Directions for this task:
Count lines, not occurrences: report how many lines in the records hold the string "finalSetupViolCount", and nothing else.

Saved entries
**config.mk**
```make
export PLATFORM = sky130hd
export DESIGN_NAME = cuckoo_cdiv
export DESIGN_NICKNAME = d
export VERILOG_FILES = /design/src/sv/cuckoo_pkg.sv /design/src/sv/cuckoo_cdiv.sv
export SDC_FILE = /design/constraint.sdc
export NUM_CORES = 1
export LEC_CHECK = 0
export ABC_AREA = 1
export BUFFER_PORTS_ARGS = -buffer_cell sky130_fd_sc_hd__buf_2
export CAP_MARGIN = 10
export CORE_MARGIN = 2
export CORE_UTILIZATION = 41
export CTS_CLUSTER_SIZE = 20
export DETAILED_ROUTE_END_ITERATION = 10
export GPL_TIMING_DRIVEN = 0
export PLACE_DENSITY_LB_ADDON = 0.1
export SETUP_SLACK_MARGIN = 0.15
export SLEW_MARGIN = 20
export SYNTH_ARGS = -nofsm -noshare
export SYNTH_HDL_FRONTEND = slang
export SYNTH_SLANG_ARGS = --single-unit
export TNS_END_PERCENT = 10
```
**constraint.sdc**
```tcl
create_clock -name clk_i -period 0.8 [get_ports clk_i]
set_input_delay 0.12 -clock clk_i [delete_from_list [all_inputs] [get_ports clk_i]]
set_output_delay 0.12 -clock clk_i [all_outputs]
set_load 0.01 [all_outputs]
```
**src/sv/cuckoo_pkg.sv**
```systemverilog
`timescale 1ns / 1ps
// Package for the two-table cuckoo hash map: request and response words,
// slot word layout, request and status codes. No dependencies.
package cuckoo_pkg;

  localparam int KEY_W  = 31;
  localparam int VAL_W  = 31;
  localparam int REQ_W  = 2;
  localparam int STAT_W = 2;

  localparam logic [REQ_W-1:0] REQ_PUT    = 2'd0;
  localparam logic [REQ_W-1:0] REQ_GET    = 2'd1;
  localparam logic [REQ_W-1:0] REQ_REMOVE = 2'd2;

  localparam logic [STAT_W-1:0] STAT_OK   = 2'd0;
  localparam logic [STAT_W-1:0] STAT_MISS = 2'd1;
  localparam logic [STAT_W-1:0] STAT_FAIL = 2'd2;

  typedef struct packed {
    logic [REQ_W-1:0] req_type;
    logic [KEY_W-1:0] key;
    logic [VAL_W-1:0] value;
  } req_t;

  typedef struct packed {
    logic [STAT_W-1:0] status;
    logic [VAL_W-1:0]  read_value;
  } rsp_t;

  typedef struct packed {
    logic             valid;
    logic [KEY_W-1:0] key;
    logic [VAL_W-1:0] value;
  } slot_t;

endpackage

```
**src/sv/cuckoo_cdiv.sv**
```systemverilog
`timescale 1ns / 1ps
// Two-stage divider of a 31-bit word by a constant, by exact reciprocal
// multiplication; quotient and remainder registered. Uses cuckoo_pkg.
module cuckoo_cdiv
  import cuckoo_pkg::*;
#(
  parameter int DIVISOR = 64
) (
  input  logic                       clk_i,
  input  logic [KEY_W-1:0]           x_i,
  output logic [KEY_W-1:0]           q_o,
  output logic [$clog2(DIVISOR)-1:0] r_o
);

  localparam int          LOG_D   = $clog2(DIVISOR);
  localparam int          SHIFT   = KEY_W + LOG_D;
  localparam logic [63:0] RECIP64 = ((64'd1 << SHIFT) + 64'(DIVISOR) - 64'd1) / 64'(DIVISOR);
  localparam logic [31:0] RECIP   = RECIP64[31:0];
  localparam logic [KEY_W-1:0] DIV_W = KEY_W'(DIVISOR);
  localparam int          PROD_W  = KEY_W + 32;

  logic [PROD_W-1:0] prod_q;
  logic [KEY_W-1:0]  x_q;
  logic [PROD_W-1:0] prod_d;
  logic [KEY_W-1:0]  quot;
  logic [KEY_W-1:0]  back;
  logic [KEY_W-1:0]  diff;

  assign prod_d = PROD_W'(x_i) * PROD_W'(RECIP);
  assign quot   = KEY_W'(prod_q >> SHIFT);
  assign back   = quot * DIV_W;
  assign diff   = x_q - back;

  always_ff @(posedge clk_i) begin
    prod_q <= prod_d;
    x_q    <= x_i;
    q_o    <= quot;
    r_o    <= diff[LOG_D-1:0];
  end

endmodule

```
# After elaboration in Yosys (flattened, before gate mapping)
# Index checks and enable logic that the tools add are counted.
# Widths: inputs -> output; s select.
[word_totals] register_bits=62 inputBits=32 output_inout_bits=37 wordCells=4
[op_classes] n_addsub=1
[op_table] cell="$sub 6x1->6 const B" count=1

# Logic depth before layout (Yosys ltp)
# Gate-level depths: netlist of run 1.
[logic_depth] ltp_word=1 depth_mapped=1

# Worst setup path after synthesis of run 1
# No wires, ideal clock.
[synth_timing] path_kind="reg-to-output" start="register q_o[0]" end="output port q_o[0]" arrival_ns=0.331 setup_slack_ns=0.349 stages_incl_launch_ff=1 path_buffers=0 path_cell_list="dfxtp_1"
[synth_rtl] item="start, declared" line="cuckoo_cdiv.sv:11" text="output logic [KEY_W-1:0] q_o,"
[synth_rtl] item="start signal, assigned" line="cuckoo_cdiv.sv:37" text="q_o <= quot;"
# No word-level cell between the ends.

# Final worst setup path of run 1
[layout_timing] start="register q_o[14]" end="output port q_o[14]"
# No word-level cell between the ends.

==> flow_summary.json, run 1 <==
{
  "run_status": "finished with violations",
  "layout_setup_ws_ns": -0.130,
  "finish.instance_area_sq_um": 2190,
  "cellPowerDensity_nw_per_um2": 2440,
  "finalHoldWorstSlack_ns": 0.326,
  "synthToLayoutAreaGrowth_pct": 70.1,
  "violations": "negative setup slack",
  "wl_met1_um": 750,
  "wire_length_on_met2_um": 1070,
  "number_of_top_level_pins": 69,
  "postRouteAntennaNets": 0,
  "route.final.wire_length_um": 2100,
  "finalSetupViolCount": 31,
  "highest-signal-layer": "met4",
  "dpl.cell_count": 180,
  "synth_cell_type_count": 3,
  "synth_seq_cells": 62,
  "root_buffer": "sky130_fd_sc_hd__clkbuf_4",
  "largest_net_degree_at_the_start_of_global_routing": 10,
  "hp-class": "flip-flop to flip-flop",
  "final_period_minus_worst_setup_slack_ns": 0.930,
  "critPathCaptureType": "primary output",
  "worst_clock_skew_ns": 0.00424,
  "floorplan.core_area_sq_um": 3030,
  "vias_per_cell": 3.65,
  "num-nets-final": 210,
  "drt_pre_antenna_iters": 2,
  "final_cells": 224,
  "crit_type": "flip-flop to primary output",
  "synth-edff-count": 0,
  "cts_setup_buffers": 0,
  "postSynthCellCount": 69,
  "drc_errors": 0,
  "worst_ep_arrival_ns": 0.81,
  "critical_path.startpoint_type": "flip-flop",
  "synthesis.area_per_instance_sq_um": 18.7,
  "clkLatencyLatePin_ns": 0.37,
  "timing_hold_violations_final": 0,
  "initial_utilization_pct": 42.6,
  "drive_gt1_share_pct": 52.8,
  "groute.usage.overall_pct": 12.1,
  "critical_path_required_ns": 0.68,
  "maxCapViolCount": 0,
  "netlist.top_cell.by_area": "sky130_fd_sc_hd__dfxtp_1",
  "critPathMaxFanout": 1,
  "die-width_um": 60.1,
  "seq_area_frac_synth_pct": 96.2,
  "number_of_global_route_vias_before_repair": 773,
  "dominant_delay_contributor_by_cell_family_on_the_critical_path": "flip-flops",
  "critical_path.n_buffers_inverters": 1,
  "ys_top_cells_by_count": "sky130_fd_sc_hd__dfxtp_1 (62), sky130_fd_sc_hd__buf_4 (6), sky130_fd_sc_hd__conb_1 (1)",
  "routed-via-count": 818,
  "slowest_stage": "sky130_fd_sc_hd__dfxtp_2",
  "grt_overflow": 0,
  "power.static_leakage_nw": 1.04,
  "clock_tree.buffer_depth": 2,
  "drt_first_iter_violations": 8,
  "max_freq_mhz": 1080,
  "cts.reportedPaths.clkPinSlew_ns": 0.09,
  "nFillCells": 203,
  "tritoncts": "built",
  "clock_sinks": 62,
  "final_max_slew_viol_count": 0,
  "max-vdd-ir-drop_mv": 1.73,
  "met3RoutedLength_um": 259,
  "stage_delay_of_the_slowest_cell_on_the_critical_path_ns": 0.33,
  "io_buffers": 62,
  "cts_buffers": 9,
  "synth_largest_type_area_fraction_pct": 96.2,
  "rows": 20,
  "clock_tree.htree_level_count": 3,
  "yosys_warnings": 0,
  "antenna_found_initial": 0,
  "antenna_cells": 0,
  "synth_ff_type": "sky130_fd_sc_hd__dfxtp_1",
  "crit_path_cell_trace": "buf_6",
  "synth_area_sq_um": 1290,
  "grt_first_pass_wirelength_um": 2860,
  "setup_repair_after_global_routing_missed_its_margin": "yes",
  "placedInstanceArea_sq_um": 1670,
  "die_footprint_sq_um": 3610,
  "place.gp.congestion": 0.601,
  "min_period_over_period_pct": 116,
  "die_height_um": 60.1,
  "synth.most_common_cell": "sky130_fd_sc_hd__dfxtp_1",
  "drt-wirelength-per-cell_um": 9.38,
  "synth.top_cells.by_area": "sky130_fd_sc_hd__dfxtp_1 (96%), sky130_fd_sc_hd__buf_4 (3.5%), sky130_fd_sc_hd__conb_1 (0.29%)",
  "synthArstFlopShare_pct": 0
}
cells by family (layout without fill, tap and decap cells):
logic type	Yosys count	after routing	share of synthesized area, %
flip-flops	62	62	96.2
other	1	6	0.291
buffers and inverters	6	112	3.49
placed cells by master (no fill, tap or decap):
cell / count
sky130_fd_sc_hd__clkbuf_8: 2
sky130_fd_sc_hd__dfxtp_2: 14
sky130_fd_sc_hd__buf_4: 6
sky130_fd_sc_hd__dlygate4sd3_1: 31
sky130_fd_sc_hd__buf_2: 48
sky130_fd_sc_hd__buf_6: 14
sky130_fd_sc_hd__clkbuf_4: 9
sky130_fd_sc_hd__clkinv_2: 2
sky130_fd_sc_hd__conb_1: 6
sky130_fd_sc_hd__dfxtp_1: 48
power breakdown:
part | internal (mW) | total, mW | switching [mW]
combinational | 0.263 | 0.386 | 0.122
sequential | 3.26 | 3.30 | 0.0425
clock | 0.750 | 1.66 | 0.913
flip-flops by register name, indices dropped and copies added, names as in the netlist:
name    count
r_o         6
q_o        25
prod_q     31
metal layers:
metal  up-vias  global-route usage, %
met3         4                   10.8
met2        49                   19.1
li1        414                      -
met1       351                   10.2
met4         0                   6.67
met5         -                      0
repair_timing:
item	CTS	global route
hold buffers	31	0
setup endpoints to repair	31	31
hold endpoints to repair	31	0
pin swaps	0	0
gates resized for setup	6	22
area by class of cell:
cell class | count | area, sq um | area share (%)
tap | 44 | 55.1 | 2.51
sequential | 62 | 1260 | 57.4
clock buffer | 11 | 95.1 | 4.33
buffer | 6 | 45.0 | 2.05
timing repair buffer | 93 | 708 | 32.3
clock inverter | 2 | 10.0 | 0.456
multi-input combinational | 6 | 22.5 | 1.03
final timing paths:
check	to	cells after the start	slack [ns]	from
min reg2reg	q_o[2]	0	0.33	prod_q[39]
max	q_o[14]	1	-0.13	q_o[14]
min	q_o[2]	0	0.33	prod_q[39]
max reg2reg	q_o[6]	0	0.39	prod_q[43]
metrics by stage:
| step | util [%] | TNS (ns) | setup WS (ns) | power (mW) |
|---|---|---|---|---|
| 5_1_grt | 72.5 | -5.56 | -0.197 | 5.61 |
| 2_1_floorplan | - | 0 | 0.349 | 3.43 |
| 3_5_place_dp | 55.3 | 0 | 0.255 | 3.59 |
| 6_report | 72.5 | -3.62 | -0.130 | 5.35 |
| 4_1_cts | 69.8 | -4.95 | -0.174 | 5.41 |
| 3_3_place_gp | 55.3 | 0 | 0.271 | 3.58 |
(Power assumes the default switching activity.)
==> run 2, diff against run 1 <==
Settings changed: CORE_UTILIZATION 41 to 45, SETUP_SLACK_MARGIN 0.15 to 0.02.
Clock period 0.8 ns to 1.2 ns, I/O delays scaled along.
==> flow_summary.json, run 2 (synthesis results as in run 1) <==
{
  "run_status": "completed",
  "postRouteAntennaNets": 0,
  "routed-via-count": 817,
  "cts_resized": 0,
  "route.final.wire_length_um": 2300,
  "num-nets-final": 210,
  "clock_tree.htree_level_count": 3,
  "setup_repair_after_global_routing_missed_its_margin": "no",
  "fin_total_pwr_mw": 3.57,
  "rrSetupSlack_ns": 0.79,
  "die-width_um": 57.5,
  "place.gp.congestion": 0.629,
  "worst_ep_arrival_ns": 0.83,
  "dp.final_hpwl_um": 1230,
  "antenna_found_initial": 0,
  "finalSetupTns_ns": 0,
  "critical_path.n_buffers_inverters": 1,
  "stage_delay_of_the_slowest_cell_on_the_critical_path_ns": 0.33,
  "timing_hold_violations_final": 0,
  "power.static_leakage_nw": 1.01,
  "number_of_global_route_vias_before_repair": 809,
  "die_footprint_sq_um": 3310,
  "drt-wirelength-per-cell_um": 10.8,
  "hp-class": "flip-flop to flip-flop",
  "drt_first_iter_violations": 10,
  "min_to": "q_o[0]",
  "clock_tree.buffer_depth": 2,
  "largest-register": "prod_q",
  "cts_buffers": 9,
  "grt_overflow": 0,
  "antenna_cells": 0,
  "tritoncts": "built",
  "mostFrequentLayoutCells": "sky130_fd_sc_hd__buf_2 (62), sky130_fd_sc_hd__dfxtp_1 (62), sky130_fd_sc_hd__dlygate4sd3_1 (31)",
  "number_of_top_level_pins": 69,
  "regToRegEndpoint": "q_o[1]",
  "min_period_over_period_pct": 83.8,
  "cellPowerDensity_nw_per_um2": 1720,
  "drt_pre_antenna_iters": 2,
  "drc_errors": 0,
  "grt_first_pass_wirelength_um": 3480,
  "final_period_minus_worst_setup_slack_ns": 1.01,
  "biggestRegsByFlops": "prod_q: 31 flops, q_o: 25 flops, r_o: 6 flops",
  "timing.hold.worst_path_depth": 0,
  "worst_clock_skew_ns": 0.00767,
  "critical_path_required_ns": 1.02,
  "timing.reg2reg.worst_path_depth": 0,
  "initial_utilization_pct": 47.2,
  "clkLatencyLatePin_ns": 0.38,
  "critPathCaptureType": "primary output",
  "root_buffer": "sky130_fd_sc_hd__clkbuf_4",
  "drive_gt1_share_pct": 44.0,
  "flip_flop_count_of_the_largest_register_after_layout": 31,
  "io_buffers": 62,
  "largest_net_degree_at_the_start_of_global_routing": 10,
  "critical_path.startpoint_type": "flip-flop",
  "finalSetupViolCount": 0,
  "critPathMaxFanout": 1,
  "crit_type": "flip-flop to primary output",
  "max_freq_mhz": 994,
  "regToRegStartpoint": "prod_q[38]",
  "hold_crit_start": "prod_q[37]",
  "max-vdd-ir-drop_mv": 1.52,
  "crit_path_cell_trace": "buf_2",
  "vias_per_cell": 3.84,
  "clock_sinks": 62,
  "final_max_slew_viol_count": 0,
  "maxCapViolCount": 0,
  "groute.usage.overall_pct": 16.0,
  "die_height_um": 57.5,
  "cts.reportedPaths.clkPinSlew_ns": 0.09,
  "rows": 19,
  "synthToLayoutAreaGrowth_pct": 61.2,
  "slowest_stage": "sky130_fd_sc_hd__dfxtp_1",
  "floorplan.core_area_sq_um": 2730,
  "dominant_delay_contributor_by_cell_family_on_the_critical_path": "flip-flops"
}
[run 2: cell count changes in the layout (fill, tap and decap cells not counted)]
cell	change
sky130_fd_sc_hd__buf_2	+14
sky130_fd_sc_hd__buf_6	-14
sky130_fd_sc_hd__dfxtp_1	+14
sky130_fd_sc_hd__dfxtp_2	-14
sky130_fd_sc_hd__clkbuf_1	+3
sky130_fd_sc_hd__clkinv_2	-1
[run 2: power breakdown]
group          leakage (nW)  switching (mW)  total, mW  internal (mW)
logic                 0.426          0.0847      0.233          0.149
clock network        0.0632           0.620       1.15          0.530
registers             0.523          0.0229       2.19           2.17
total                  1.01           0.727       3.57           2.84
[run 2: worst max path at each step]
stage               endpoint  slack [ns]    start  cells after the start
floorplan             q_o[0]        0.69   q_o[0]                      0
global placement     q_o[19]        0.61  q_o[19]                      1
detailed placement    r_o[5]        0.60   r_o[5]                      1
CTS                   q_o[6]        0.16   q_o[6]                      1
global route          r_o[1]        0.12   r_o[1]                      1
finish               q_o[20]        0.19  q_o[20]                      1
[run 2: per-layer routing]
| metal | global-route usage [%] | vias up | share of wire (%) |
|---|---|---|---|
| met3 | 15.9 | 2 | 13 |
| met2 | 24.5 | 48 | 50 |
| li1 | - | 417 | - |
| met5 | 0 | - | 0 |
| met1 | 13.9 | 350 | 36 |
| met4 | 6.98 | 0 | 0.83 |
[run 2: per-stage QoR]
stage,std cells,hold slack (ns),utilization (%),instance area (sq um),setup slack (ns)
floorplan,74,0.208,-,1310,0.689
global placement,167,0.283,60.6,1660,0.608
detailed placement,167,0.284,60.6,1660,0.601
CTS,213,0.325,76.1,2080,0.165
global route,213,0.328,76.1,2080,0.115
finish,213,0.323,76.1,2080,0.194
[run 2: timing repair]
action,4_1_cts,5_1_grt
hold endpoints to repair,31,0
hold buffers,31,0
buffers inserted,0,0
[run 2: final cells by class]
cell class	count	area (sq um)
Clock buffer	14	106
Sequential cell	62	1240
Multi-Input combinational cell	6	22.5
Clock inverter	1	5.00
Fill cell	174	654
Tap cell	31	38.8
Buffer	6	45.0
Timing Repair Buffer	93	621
---
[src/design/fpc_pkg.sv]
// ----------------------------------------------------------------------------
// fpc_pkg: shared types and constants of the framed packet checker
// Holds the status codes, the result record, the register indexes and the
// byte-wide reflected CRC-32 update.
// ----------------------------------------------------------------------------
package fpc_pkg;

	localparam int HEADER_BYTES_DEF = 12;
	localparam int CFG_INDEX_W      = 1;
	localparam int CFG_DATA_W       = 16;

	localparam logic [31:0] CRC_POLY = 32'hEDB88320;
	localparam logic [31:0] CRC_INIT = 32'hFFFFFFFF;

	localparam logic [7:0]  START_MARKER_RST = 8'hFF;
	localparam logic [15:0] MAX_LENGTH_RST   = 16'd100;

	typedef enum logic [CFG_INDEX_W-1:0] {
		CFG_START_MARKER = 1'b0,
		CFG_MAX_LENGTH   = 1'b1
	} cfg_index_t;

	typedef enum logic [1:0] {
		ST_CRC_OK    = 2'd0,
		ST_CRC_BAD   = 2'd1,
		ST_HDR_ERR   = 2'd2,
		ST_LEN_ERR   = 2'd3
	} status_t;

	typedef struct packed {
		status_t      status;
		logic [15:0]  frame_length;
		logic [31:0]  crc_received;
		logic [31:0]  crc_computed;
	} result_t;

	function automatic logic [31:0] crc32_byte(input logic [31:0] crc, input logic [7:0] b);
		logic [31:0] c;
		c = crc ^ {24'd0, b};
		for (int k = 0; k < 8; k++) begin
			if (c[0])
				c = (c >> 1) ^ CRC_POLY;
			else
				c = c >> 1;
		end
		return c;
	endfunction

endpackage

Answer to the problem:
2